# [Work required]
Using the records below, transcribe word for word the stretch from the line that contains "[final cells by class]" through the line that contains "met4 | 0.642 | 0 | 19", both end lines included, and nothing else.

# [Collected data entries]
^^^^^^^^
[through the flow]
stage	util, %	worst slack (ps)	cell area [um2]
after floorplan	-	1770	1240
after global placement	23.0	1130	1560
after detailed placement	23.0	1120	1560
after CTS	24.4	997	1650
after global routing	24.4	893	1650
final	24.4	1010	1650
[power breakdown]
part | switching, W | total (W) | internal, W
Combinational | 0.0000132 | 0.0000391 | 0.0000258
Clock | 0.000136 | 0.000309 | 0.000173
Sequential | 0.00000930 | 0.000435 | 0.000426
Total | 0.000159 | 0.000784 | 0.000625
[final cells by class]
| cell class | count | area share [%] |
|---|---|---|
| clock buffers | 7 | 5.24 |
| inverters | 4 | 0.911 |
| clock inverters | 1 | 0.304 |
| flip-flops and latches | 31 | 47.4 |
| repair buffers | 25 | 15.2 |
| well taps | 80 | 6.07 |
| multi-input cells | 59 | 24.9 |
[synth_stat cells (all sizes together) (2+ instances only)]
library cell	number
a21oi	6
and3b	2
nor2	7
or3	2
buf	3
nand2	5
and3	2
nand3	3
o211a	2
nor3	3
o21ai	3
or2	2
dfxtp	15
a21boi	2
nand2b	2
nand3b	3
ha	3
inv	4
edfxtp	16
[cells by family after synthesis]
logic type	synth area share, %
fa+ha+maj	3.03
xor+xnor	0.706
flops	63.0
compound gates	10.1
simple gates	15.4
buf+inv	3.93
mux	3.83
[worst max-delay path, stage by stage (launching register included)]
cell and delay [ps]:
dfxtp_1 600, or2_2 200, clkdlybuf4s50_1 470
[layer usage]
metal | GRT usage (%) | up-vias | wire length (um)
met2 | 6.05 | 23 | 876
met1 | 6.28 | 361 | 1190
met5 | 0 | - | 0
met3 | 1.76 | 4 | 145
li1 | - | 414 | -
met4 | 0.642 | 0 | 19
^^^^^^^^
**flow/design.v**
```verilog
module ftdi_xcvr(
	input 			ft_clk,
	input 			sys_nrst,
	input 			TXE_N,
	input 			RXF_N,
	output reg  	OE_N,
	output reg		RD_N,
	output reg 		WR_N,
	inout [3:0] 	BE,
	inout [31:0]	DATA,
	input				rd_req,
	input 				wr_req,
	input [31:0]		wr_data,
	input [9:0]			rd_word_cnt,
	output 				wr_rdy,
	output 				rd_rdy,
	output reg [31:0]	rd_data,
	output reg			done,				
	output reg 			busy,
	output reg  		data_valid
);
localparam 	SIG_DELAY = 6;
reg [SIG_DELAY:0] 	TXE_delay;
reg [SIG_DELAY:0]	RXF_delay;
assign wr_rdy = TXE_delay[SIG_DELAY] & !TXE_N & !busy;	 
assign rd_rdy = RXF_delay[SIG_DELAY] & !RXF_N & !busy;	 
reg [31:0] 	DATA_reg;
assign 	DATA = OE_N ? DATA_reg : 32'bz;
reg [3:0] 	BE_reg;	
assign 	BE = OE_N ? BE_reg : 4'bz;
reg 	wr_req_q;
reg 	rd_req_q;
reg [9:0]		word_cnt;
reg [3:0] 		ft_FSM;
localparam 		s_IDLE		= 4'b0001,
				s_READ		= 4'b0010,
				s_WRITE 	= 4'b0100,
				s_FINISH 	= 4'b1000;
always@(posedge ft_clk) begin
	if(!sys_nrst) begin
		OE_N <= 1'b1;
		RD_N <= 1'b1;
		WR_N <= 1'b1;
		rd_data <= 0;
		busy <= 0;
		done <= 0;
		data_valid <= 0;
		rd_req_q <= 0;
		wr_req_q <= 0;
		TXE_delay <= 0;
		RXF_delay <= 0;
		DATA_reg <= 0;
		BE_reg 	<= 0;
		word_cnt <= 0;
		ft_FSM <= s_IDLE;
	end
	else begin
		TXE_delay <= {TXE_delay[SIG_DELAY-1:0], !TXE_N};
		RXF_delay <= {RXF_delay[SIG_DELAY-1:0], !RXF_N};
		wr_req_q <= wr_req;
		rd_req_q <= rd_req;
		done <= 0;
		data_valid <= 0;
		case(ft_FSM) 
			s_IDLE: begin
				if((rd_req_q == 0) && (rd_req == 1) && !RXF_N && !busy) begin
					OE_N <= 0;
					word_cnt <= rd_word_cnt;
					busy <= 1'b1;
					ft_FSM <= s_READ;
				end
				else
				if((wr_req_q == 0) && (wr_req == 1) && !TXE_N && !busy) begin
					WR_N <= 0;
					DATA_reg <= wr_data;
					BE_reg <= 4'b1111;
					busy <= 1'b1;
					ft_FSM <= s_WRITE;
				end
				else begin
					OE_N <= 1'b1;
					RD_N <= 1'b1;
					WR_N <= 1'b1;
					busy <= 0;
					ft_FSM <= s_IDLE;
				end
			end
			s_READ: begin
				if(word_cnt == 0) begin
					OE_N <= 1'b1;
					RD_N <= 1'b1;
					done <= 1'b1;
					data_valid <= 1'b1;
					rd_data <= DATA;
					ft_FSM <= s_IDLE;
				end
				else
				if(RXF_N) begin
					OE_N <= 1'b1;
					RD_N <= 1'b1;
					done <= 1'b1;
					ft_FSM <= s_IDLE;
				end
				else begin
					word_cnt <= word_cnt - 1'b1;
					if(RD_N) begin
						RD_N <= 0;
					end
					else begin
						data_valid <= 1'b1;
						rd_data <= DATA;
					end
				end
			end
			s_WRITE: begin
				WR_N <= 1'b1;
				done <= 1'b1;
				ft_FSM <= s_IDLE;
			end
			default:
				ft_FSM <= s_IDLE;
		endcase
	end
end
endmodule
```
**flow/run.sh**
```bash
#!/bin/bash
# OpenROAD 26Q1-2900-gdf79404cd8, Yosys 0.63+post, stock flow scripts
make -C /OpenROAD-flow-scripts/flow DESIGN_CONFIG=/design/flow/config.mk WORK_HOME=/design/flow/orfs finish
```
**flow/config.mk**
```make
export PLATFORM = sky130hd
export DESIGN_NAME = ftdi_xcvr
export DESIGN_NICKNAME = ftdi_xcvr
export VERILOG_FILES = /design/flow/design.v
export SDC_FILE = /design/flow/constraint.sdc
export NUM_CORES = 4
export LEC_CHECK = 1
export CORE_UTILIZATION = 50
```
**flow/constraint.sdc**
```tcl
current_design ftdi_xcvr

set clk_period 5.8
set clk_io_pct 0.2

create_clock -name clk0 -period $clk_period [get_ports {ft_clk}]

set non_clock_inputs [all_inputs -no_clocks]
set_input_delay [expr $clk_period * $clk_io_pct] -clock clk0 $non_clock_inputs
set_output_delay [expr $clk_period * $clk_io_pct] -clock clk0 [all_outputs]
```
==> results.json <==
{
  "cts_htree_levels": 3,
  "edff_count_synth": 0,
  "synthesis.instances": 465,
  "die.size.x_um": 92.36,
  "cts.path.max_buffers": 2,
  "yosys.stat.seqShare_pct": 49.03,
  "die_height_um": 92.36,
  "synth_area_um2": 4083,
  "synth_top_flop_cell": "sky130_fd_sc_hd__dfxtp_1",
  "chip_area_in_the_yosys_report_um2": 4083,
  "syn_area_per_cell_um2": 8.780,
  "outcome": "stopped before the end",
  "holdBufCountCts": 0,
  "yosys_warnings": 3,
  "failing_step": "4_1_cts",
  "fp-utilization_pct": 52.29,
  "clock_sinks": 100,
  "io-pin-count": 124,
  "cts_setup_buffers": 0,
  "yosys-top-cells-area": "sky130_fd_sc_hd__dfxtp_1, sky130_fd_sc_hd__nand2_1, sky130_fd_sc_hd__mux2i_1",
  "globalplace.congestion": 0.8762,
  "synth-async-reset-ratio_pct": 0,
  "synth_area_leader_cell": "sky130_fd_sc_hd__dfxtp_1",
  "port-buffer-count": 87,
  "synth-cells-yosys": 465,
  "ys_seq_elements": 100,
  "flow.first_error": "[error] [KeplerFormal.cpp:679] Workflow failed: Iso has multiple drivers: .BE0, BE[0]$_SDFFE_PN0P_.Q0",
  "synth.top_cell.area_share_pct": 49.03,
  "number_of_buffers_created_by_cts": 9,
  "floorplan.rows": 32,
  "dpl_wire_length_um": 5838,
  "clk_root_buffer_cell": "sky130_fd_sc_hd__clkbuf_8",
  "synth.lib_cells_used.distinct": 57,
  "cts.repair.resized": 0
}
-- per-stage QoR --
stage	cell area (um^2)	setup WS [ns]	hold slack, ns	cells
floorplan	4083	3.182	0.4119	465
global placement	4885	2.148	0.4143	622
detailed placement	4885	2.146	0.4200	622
^^^^^^^^
# [Result for this exercise]
[final cells by class]
| cell class | count | area share [%] |
|---|---|---|
| clock buffers | 7 | 5.24 |
| inverters | 4 | 0.911 |
| clock inverters | 1 | 0.304 |
| flip-flops and latches | 31 | 47.4 |
| repair buffers | 25 | 15.2 |
| well taps | 80 | 6.07 |
| multi-input cells | 59 | 24.9 |
[synth_stat cells (all sizes together) (2+ instances only)]
library cell	number
a21oi	6
and3b	2
nor2	7
or3	2
buf	3
nand2	5
and3	2
nand3	3
o211a	2
nor3	3
o21ai	3
or2	2
dfxtp	15
a21boi	2
nand2b	2
nand3b	3
ha	3
inv	4
edfxtp	16
[cells by family after synthesis]
logic type	synth area share, %
fa+ha+maj	3.03
xor+xnor	0.706
flops	63.0
compound gates	10.1
simple gates	15.4
buf+inv	3.93
mux	3.83
[worst max-delay path, stage by stage (launching register included)]
cell and delay [ps]:
dfxtp_1 600, or2_2 200, clkdlybuf4s50_1 470
[layer usage]
metal | GRT usage (%) | up-vias | wire length (um)
met2 | 6.05 | 23 | 876
met1 | 6.28 | 361 | 1190
met5 | 0 | - | 0
met3 | 1.76 | 4 | 145
li1 | - | 414 | -
met4 | 0.642 | 0 | 19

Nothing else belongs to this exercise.